В течение последующих нескольких месяцев все происходило именно так, как и предсказывал Цицерон. Союз Красса, Лукулла, Катона и Целера заблокировал в Сенате законы Помпея, и последний обратился к знакомому трибуну по имени Фульвий, который предложил новый закон о земле народной ассамблее. Целер с такой яростью набросился на это предложение, что Фульвий посадил его в тюрьму. Тогда консул разобрал заднюю стену камеры и оттуда продолжал критиковать этот закон. Подобное сопротивление настолько понравилась горожанам и дискредитировало Фульвия, что Помпей отказался от этого закона. Потом Катон полностью поссорил Сенат и всадников, лишив их судебной неприкосновенности и отказавшись обнулить долги, которые появились у многих из-за спекуляций на Востоке. С моральной точки зрения он был в обоих случаях абсолютно прав, но с точки зрения политика это были очень серьезные ошибки.

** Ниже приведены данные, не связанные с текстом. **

File: src/hw/rtl/octagon_bound_lattice_unit_top.sv
// ============================================================================
// octagon_bound_lattice_unit_top
// Applies one octagon lattice operation to a pair of bound coefficients.
// ============================================================================
// Usage:
//   Input: a beat is taken on each rising edge with start high and busy low.
//   busy is never raised, so a new coefficient pair can enter every cycle.
//   Result: out_valid is high for exactly one cycle per input beat, with
//   out_result_value / out_result_inf; the receiver must take it then.
//   Order: a beat passes the stage 1, stage 2 and output registers and
//   gives its result in input order.
//   Throughput: one beat per cycle, set by the three-stage pipeline
//   (bound compare / threshold compare, first-threshold pick, result mux).
//   Configuration: cfg_we writes register cfg_index (0 = threshold count,
//   1..7 = thresholds) at the edge; write only while no beat is in flight.
//   The count uses the low COUNT_W bits of cfg_wdata, saturating above
//   MAX_THRESHOLDS; writes to thresholds beyond MAX_THRESHOLDS are dropped.
//   Reset: synchronous, active low; clears the pipeline valids, the count
//   and all thresholds to zero.
// ============================================================================
module octagon_bound_lattice_unit_top
  import oblu_pkg::*;
#(
  parameter int VALUE_WIDTH    = DEF_VALUE_WIDTH,
  parameter int MAX_THRESHOLDS = DEF_MAX_THRESHOLDS
) (
  input  logic                          clk,
  input  logic                          rst_n,
  // input channel
  input  logic                          start,
  output logic                          busy,
  input  logic [FUNC_W-1:0]             in_func,
  input  logic signed [VALUE_WIDTH-1:0] in_left_value,
  input  logic                          in_left_inf,
  input  logic signed [VALUE_WIDTH-1:0] in_right_value,
  input  logic                          in_right_inf,
  // result channel
  output logic                          out_valid,
  output logic signed [VALUE_WIDTH-1:0] out_result_value,
  output logic                          out_result_inf,
  // configuration
  input  logic                          cfg_we,
  input  logic [CFG_IDX_W-1:0]          cfg_index,
  input  logic [VALUE_WIDTH-1:0]        cfg_wdata
);

  // Configuration registers
  logic        [COUNT_W-1:0]     count_r;
  logic signed [VALUE_WIDTH-1:0] thr_r [MAX_THRESHOLDS];
  logic        [COUNT_W-1:0]     count_wr;

  // Stage 1
  logic                          v1_r;
  func_t                         func1_r;
  logic signed [VALUE_WIDTH-1:0] l1_val_r, r1_val_r;
  logic                          l1_inf_r, r1_inf_r;
  logic                          le1_r, ge1_r;
  logic                          le_nxt, ge_nxt;

  // Stage 2
  logic                          v2_r;
  func_t                         func2_r;
  logic signed [VALUE_WIDTH-1:0] l2_val_r, r2_val_r;
  logic                          l2_inf_r, r2_inf_r;
  logic                          le2_r, ge2_r;
  logic                          pick_found;
  logic signed [VALUE_WIDTH-1:0] pick_value;

  // Stage 3 (output)
  logic                          out_valid_r;
  logic signed [VALUE_WIDTH-1:0] res_val_r;
  logic                          res_inf_r;
  logic signed [VALUE_WIDTH-1:0] res_val_nxt;
  logic                          res_inf_nxt;

  logic                          accept;

  assign busy   = 1'b0;
  assign accept = start && !busy;

  // Config write; count saturates at the threshold depth
  assign count_wr = (cfg_wdata[COUNT_W-1:0] > COUNT_W'(MAX_THRESHOLDS)) ?
                    COUNT_W'(MAX_THRESHOLDS) : cfg_wdata[COUNT_W-1:0];

  always_ff @(posedge clk) begin
    if (!rst_n) begin
      count_r <= '0;
      for (int j = 0; j < MAX_THRESHOLDS; j++) thr_r[j] <= '0;
    end else if (cfg_we) begin
      if (cfg_index == CFG_THR_COUNT) count_r <= count_wr;
      for (int j = 0; j < MAX_THRESHOLDS; j++) begin
        if (cfg_index == CFG_THR_BASE + CFG_IDX_W'(j)) thr_r[j] <= cfg_wdata;
      end
    end
  end

  // Stage 1: left vs right compare, infinity above every finite value
  always_comb begin
    le_nxt = in_right_inf || (!in_left_inf && (in_left_value <= in_right_value));
    ge_nxt = in_left_inf  || (!in_right_inf && (in_left_value >= in_right_value));
  end

  always_ff @(posedge clk) begin
    if (!rst_n) v1_r <= 1'b0;
    else        v1_r <= accept;
  end

  always_ff @(posedge clk) begin
    func1_r  <= func_t'(in_func);
    l1_val_r <= in_left_value;
    l1_inf_r <= in_left_inf;
    r1_val_r <= in_right_value;
    r1_inf_r <= in_right_inf;
    le1_r    <= le_nxt;
    ge1_r    <= ge_nxt;
  end

  // Threshold search runs alongside stages 1 and 2
  oblu_thresh_sel #(
    .VALUE_WIDTH    (VALUE_WIDTH),
    .MAX_THRESHOLDS (MAX_THRESHOLDS)
  ) u_thresh_sel (
    .clk         (clk),
    .thr         (thr_r),
    .thr_count   (count_r),
    .right_value (in_right_value),
    .right_inf   (in_right_inf),
    .pick_found  (pick_found),
    .pick_value  (pick_value)
  );

  // Stage 2: carry operands to line up with the threshold pick
  always_ff @(posedge clk) begin
    if (!rst_n) v2_r <= 1'b0;
    else        v2_r <= v1_r;
  end

  always_ff @(posedge clk) begin
    func2_r  <= func1_r;
    l2_val_r <= l1_val_r;
    l2_inf_r <= l1_inf_r;
    r2_val_r <= r1_val_r;
    r2_inf_r <= r1_inf_r;
    le2_r    <= le1_r;
    ge2_r    <= ge1_r;
  end

  // Stage 3: operation select; an infinite result carries a zero value
  always_comb begin
    res_val_nxt = l2_val_r;
    res_inf_nxt = l2_inf_r;
    unique case (func2_r)
      FUNC_MEET: begin
        if (!le2_r) begin
          res_val_nxt = r2_val_r;
          res_inf_nxt = r2_inf_r;
        end
      end
      FUNC_JOIN: begin
        if (!ge2_r) begin
          res_val_nxt = r2_val_r;
          res_inf_nxt = r2_inf_r;
        end
      end
      FUNC_WIDEN: begin
        if (!ge2_r) res_inf_nxt = 1'b1;
      end
      FUNC_WIDEN_T: begin
        if (!ge2_r) begin
          res_val_nxt = pick_value;
          res_inf_nxt = !pick_found;
        end
      end
      FUNC_NARROW: begin
        if (l2_inf_r) begin
          res_val_nxt = r2_val_r;
          res_inf_nxt = r2_inf_r;
        end
      end
      default: begin
        res_val_nxt = l2_val_r;
        res_inf_nxt = l2_inf_r;
      end
    endcase
    if (res_inf_nxt) res_val_nxt = '0;
  end

  always_ff @(posedge clk) begin
    if (!rst_n) out_valid_r <= 1'b0;
    else        out_valid_r <= v2_r;
  end

  always_ff @(posedge clk) begin
    res_val_r <= res_val_nxt;
    res_inf_r <= res_inf_nxt;
  end

  assign out_valid        = out_valid_r;
  assign out_result_value = res_val_r;
  assign out_result_inf   = res_inf_r;

  // Checks

  // every accepted beat yields exactly one result after the stage 1, stage 2 and output registers
  a_one_result: assert property (@(posedge clk) disable iff (!rst_n)
    $past(rst_n, 3) |-> (out_valid == $past(accept, 3)))
    else $error("result strobe does not match accepted beat");

  // an infinite result always reports a zero value
  a_inf_zero: assert property (@(posedge clk) disable iff (!rst_n)
    (out_valid && out_result_inf) |-> (out_result_value == '0))
    else $error("infinite result with nonzero value");

  // a threshold can only cover a finite right bound
  a_pick_finite: assert property (@(posedge clk) disable iff (!rst_n)
    (v2_r && pick_found) |-> !r2_inf_r)
    else $error("threshold picked for infinite right bound");

endmodule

Все это время Цицерон почти не выступал, сосредоточившись на своей юридической практике. Ему было очень одиноко без Квинта и Аттика, и я часто слышал, как хозяин вздыхал и разговаривал сам с собой, когда думал, что вокруг никого нет. Он плохо спал, просыпаясь в середине ночи, и долго лежал, размышляя, неспособный вновь заснуть до самого рассвета. Сенатор признался мне, что в эти моменты к нему впервые стали приходить мысли о смерти, как они часто приходят в голову мужчинам его возраста (в то время Цицерону было сорок шесть лет).
«Я абсолютно заброшен, — писал он Аттику. — И единственные моменты, когда я могу расслабиться, это когда нахожусь с женой, дочерью и моим обожаемым Марком. Мои суетные мирские знакомства могут производить сильное впечатление на публику, но дома я остаюсь абсолютно один. Мой дом заполнен посетителями с утра до вечера, я иду на Форум в сопровождении толпы мнимых друзей, но во всех этих толпах я не могу найти и одного человека, с которым могу обменяться необдуманной шуткой или на плече у которого могу вдоволь поплакать».
Хотя он был слишком горд, чтобы признаться в этом, но вопрос Клавдия тоже его сильно волновал. В начале новой сессии трибун по имени Герений предложил законопроект, предлагающий населению Рима встретиться на Марсовом поле и проголосовать по поводу того, надо ли разрешить Клавдию стать плебеем. Это не насторожило Цицерона: он знал, что на эту инициативу другие трибуны наложат вето. А вот что его насторожило, так это то, что Целер выступил в поддержку этого закона, и после завершения заседания хозяин перехватил консула.